Cannibal Corpse chronology
| Worm Infested (2003) | 15 Year Killing Spree (2003) | The Wretched Spawn (2004) |

= 15 Year Killing Spree =

15 Year Killing Spree is a box set by American death metal band Cannibal Corpse.

Professional ratings
Review scores
| Source | Rating |
| Allmusic |  |

==Overview==
The first disc of the boxed set contains songs from the Chris Barnes era, while the second disc includes songs sung by his replacement George "Corpsegrinder" Fisher. The third disc is a collection of rarities, including the band's 1989 demo Cannibal Corpse and 1995's Created to Kill (an EP of demo tracks for their fifth album Vile with Barnes on vocals) in their entirety, as well as demo tracks for their 1998 album Gallery of Suicide and three song covers.

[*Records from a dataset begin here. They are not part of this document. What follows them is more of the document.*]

**src/rtl/prbs7_pkg.sv**
```systemverilog
package prbs7_pkg;

    localparam int SEQ_W     = 7;
    localparam int TAP_HI    = 7;
    localparam int TAP_LO    = 6;
    localparam int FLD_W     = 3;
    localparam int FILL_W    = $clog2(SEQ_W + 1);

    localparam logic [FLD_W-1:0] ARM_KEY  = 3'd5;
    localparam logic [FLD_W-1:0] SEL_SRC  = 3'd1;
    localparam logic [FLD_W-1:0] SEL_CHK  = 3'd4;

    typedef enum logic [1:0] {
        MODE_OFF = 2'd0,
        MODE_SRC = 2'd1,
        MODE_CHK = 2'd2
    } test_mode_e;

    typedef enum logic [2:0] {
        BST_IDLE = 3'd0,
        BST_HI1  = 3'd1,
        BST_LO   = 3'd2,
        BST_HI2  = 3'd3,
        BST_GAP  = 3'd4
    } burst_st_e;

endpackage

```
**src/rtl/prbs7_ctrl.sv**
```systemverilog
module prbs7_ctrl
    import prbs7_pkg::*;
(
    input  logic             clk,
    input  logic             rst_n,
    input  logic             wr_i,
    input  logic [FLD_W-1:0] arm_i,
    input  logic [FLD_W-1:0] sel_i,
    input  logic             start_i,
    output test_mode_e       mode_o,
    output logic             trig_o
);

    typedef struct packed {
        logic [FLD_W-1:0] arm;
        logic [FLD_W-1:0] sel;
        logic             start;
        logic             trig;
    } ctrl_t;

    ctrl_t q, d;

    always_comb begin
        d      = q;
        d.trig = 1'b0;
        if (wr_i) begin
            d.arm   = arm_i;
            d.sel   = sel_i;
            d.start = start_i;
            d.trig  = q.start & ~start_i;
        end
    end

    always_ff @(posedge clk or negedge rst_n) begin
        if (!rst_n) q <= '0;
        else        q <= d;
    end

    always_comb begin
        mode_o = MODE_OFF;
        if (q.arm == ARM_KEY) begin
            if (q.sel == SEL_SRC)      mode_o = MODE_SRC;
            else if (q.sel == SEL_CHK) mode_o = MODE_CHK;
        end
    end

    assign trig_o = q.trig;

    // a trigger only follows a write that stored zero
    assert_trig_on_write_R5: assert property (@(posedge clk) disable iff (!rst_n)
        $rose(q.trig) |-> (!q.start && $past(q.start)));

endmodule

```
**src/rtl/prbs7_gen.sv**
```systemverilog
module prbs7_gen
    import prbs7_pkg::*;
(
    input  logic clk,
    input  logic rst_n,
    input  logic en_i,
    input  logic trig_i,
    output logic bit_o,
    output logic run_o
);

    typedef struct packed {
        logic [SEQ_W-1:0] lfsr;
        logic             run;
    } gen_t;

    gen_t q, d;
    logic fb;

    assign fb = q.lfsr[TAP_HI-1] ^ q.lfsr[TAP_LO-1];

    always_comb begin
        d = q;
        if (!en_i) begin
            d.lfsr = '1;
            d.run  = 1'b0;
        end else if (trig_i) begin
            d.lfsr = '1;
            d.run  = 1'b1;
        end else if (q.run) begin
            d.lfsr = {q.lfsr[SEQ_W-2:0], fb};
        end
    end

    always_ff @(posedge clk or negedge rst_n) begin
        if (!rst_n) begin
            q.lfsr <= '1;
            q.run  <= 1'b0;
        end else begin
            q <= d;
        end
    end

    assign bit_o = q.run & q.lfsr[SEQ_W-1];
    assign run_o = q.run;

    assert_seed_on_trig_R5: assert property (@(posedge clk) disable iff (!rst_n)
        (en_i && trig_i) |=> (q.run && q.lfsr == {SEQ_W{1'b1}}));

    assert_never_zero_R6: assert property (@(posedge clk) disable iff (!rst_n)
        q.run |-> (q.lfsr != '0));

    assert_idle_when_off_R11: assert property (@(posedge clk) disable iff (!rst_n)
        !en_i |=> !bit_o);

endmodule

```
**src/rtl/prbs7_chk.sv**
```systemverilog
module prbs7_chk
    import prbs7_pkg::*;
(
    input  logic clk,
    input  logic rst_n,
    input  logic en_i,
    input  logic din_i,
    output logic err_o,
    output logic busy_o
);

    typedef struct packed {
        logic [SEQ_W-1:0]  hist;
        logic [FILL_W-1:0] fill;
        logic              err;
    } chk_t;

    localparam logic [FILL_W-1:0] FULL = FILL_W'(SEQ_W);

    chk_t q, d;
    logic pred;

    assign pred = q.hist[TAP_HI-1] ^ q.hist[TAP_LO-1];

    always_comb begin
        d = '0;
        if (en_i) begin
            d.hist = {q.hist[SEQ_W-2:0], din_i};
            d.fill = (q.fill == FULL) ? FULL : q.fill + 1'b1;
            d.err  = (q.fill == FULL) && (din_i != pred);
        end
    end

    always_ff @(posedge clk or negedge rst_n) begin
        if (!rst_n) q <= '0;
        else        q <= d;
    end

    assign err_o  = q.err;
    assign busy_o = (q.fill != '0);

    assert_cleared_when_off_R11: assert property (@(posedge clk) disable iff (!rst_n)
        !en_i |=> (!err_o && !busy_o));

endmodule

```
**src/rtl/prbs7_burst.sv**
```systemverilog
module prbs7_burst
    import prbs7_pkg::*;
#(
    parameter int CNT_W = 4
) (
    input  logic clk,
    input  logic rst_n,
    input  logic en_i,
    input  logic err_i,
    output logic pulse_o
);

    localparam logic [CNT_W:0] CAP = {1'b0, {CNT_W{1'b1}}};

    typedef struct packed {
        burst_st_e        st;
        logic [CNT_W-1:0] pend;
    } bst_t;

    bst_t q, d;
    logic [CNT_W:0] avail;
    logic [CNT_W:0] left;

    always_comb begin
        avail = {1'b0, q.pend} + {{CNT_W{1'b0}}, err_i};
        left  = avail;
        d     = q;
        case (q.st)
            BST_IDLE, BST_GAP: begin
                if (avail != '0) begin
                    d.st = BST_HI1;
                    left = avail - 1'b1;
                end else begin
                    d.st = BST_IDLE;
                end
            end
            BST_HI1: d.st = BST_LO;
            BST_LO:  d.st = BST_HI2;
            BST_HI2: d.st = BST_GAP;
            default: d.st = BST_IDLE;
        endcase
        d.pend = (left > CAP) ? CAP[CNT_W-1:0] : left[CNT_W-1:0];
        if (!en_i) begin
            d.st   = BST_IDLE;
            d.pend = '0;
        end
    end

    always_ff @(posedge clk or negedge rst_n) begin
        if (!rst_n) begin
            q.st   <= BST_IDLE;
            q.pend <= '0;
        end else begin
            q <= d;
        end
    end

    assign pulse_o = (q.st == BST_HI1) || (q.st == BST_HI2);

    assert_gap_inside_pair_R8: assert property (@(posedge clk) disable iff (!rst_n)
        (en_i && q.st == BST_HI1) |=> !pulse_o);

    assert_second_high_R8: assert property (@(posedge clk) disable iff (!rst_n)
        (en_i && q.st == BST_LO) |=> pulse_o);

    assert_low_after_pair_R8: assert property (@(posedge clk) disable iff (!rst_n)
        (q.st == BST_HI2) |=> !pulse_o);

endmodule

```
**src/rtl/prbs7_test_unit.sv**
```systemverilog
module prbs7_test_unit
    import prbs7_pkg::*;
#(
    parameter int CNT_W = 4
) (
    input  logic       clk,
    input  logic       rst_n,
    input  logic       cfg_wr,
    input  logic [2:0] cfg_arm,
    input  logic [2:0] cfg_sel,
    input  logic       cfg_start,
    input  logic       ser_in,
    output logic       ser_out
);

    test_mode_e mode;
    logic trig, gen_bit, gen_run, chk_err, chk_busy, burst;

    prbs7_ctrl u_ctrl (
        .clk     (clk),
        .rst_n   (rst_n),
        .wr_i    (cfg_wr),
        .arm_i   (cfg_arm),
        .sel_i   (cfg_sel),
        .start_i (cfg_start),
        .mode_o  (mode),
        .trig_o  (trig)
    );

    prbs7_gen u_gen (
        .clk    (clk),
        .rst_n  (rst_n),
        .en_i   (mode == MODE_SRC),
        .trig_i (trig),
        .bit_o  (gen_bit),
        .run_o  (gen_run)
    );

    prbs7_chk u_chk (
        .clk    (clk),
        .rst_n  (rst_n),
        .en_i   (mode == MODE_CHK),
        .din_i  (ser_in),
        .err_o  (chk_err),
        .busy_o (chk_busy)
    );

    prbs7_burst #(.CNT_W(CNT_W)) u_burst (
        .clk     (clk),
        .rst_n   (rst_n),
        .en_i    (mode == MODE_CHK),
        .err_i   (chk_err),
        .pulse_o (burst)
    );

    always_comb begin
        case (mode)
            MODE_SRC: ser_out = gen_bit;
            MODE_CHK: ser_out = burst;
            default:  ser_out = ser_in;
        endcase
    end

    assert_one_function_R2: assert property (@(posedge clk) disable iff (!rst_n)
        !(gen_run && chk_busy));

endmodule

```
**config.mk**
```make
export PLATFORM = sky130hd
export DESIGN_NAME = prbs7_test_unit
export DESIGN_NICKNAME = d
export VERILOG_FILES = /design/src/rtl/prbs7_pkg.sv /design/src/rtl/prbs7_ctrl.sv /design/src/rtl/prbs7_gen.sv /design/src/rtl/prbs7_chk.sv /design/src/rtl/prbs7_burst.sv /design/src/rtl/prbs7_test_unit.sv
export SDC_FILE = /design/constraint.sdc
export NUM_CORES = 1
export LEC_CHECK = 0
export ABC_AREA = 1
export BUFFER_PORTS_ARGS = -buffer_cell sky130_fd_sc_hd__buf_4
export CAP_MARGIN = 10
export CORE_MARGIN = 2
export CORE_UTILIZATION = 44
export CTS_CLUSTER_SIZE = 12
export DETAILED_ROUTE_END_ITERATION = 16
export PLACE_DENSITY = 0.62
export SLEW_MARGIN = 10
export SYNTH_ARGS = -nofsm -noshare
export SYNTH_HDL_FRONTEND = slang
export SYNTH_HIERARCHICAL = 1
export SYNTH_SLANG_ARGS = --single-unit
```
**constraint.sdc**
```tcl
create_clock -name clk -period 5.15 [get_ports clk]
set_input_delay 0.7725 -clock clk [delete_from_list [all_inputs] [get_ports clk]]
set_output_delay 0.7725 -clock clk [all_outputs]
set_load 0.1 [all_outputs]
```
==> results of run 1 <==
## cell type report
class                   instances  area (um^2)
fillers                       372         1780
flip-flops and latches         34          860
multi-input cells             132          704
inverters                      40          150
repair buffers                 11         82.6
clock buffers                   7         76.3
well taps                      48         60.1
clock inverters                 1         7.51
## critical path: stages, from the launching register on
cell and delay (ps):
dfrtp_1 390, nor2_1 100, nand2_1 50, nor2_1 130
ha_1 470, nand2_1 100, nand2_1 80, nand2_1 40
nand2_1 50, buf_4 280
## flip-flops by register name, indices dropped and copies added, names as in the netlist
register / flops
u_burst/q: 7
u_chk/q: 10
u_gen/q: 7
u_chk/err_o: 1
u_gen/run_o: 1
u_ctrl/q: 7
u_ctrl/trig_o: 1
## layer usage
metal  global-route usage  vias up  routed length [um]
met4               0.0612        0                  31
met1                0.197      523                1330
met3               0.0456        4                  98
met5                    0        -                   0
met2                0.206       18                1130
li1                     -      653                   -
## final timing paths
kind,cells after the start,startpoint,end
setup reg to reg,11,u_burst/q[0]$_DFF_PN0_,u_burst/q[1]$_DFF_PN0_
max in group asynchronous,1,rst_n,u_gen/q[1]$_DFFE_PN1P_
min in group clk,2,u_chk/q[4]$_DFF_PN0_,u_chk/q[5]$_DFF_PN0_
setup / recovery,9,u_ctrl/q[3]$_DFFE_PN0P_,ser_out
hold / removal,1,rst_n,u_burst/q[2]$_DFF_PN0_
hold reg to reg,2,u_chk/q[4]$_DFF_PN0_,u_chk/q[5]$_DFF_PN0_
## power breakdown
group          internal [W]  switching (W)  leakage (nW)  total [W]
clock network     0.0000955      0.0000922        0.0385   0.000188
logic             0.0000102      0.0000179         0.538  0.0000280
registers          0.000273     0.00000336         0.438   0.000276
total              0.000379       0.000113          1.01   0.000492
## metrics by stage
stage	cells	power, W	hold WS (ps)	util	instance area (um^2)
6_report	273	0.000492	429	0.522	1940
5_1_grt	273	0.000518	462	0.522	1940
4_1_cts	273	0.000503	432	0.522	1940
3_5_place_dp	265	0.000310	429	0.500	1860
3_3_place_gp	265	0.000310	416	0.500	1860
2_1_floorplan	208	0.000296	413	-	1740
## cell usage in the layout, fill, tap and decap left out
cell	count
nand2_1	45
inv_1	37
nor2_1	33
dfrtp_1	27
buf_4	11
nand3_1	9
ha_1	8
o21ai_0	7
dfstp_2	7
clkbuf_8	5
a21oi_1	5
nand2_2	5
nor2_2	5
nand2_4	3
inv_2	3
nand3_2	3
clkbuf_1	2
nand4_1	2
xor2_1	2
clkinvlp_4	1
nor2_8	1
nor2_4	1
nand3b_1	1
nor4_1	1
o21ai_1	1
==> flow_summary_export.csv, run 1 <==
group,metric,value,unit
routing,routed_wl,2.58,mm
worst_hold_path,worstHoldPathType,"input pin to async pin",
placed_design,place.gp.congestion,0.790,
final_layout,drive_gt1_frac,0.200,
global_route,grt_pass1_vias,1090,
timing,setup_violations,0,
timing,timing.final.crit_period,2750,ps
floorplan,floorplan.initialDensity,0.467,
timing,slew_headroom,0.687,
timing,drv_slew,0,
global_route,track_usage,0.143,
floorplan,die_x,66.8,um
clock_network,insertion_delay,280,ps
timing,rsz0062_at_grt,"no",
global_route,grt_pass1_wl,4.68,mm
clock_network,cts_buffer_depth,2,
worst_setup_path,critPathLaunchType,"register",
routing,wl_per_cell,9.45,um
run,maxCapViolations,0,
global_route,globalRoute.totalOverflow,0,
timing,fin_worst_skew,5.88,ps
placed_design,portBuffers,11,
floorplan,core_area,3720,um^2
clock_network,post_cts.repair.setup_buffers,0,
synth,syn_nets,227,
timing,worst_pin_slew,469,ps
status,status,"complete, no violations",
placed_design,place_ws,2690,ps
clock_network,cts_resized,0,
timing,finalHoldViolCount,0,
routing,vias,1198,
clock_network,cts.clk_slew.worst_paths,70,ps
final_layout,num_antenna_cells,0,
floorplan,die_h,66.8,um
pwr,peakVddDrop,0.172,mV
routing,drtPass1Iterations,4,
pwr,leakage,1.01,nW
clock_network,htree_levels,2,
global_route,grt_max_degree,35,
final_layout,nets,243,
timing,finalWorstSetupSlack,2400,ps
pwr,powerDensity,253,nW/um^2
worst_setup_path,cp.required,4380,ps
routing,route.detailed.drc,0,
clock_network,cts_tree,"done",
floorplan,num_rows,22,
synth,netlist_instances,208,
worst_setup_path,arrival,1980,ps
synth,synth.avg_cell_area,8.35,um^2
final_layout,area_delta_synth_final,11.7,%
timing,fin_crit_sh,0.535,
worst_setup_path,path_max_fanout,13,
timing,fmax,363,MHz
clock_network,ctsHoldBuffers,0,
routing,drtAntennaViolNets,0,
worst_setup_path,endpoint_kind,"output port",
worst_setup_path,worstSetupPathType,"register to output port",
placed_design,dp_hpwl,1.91,mm
clock_network,root_buffer,"clkbuf_8",
routing,via_per_inst,4.39,
routing,drtIter0Drc,54,
worst_setup_path,r2r_slack,3260,ps
global_route,antenna_found_initial,0,
floorplan,die_area,4470,um^2
synth,synth.cell_area,1740,um^2
floorplan,ios,12,
clock_network,numCtsBuffers,5,
synth,ys_warn_count,6,
clock_network,clock-sinks,34,
timing,setup_tns,0,ps
Power figures use the tool's default switching activity.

In addition to the three CDs and DVD which are listed below, this boxed set also contains a poster of the band. Two thousand of the posters that were shipped with the boxed set were autographed by the band. The boxed set also contains a booklet with history and commentary by the band members as well as pictures from the band's history.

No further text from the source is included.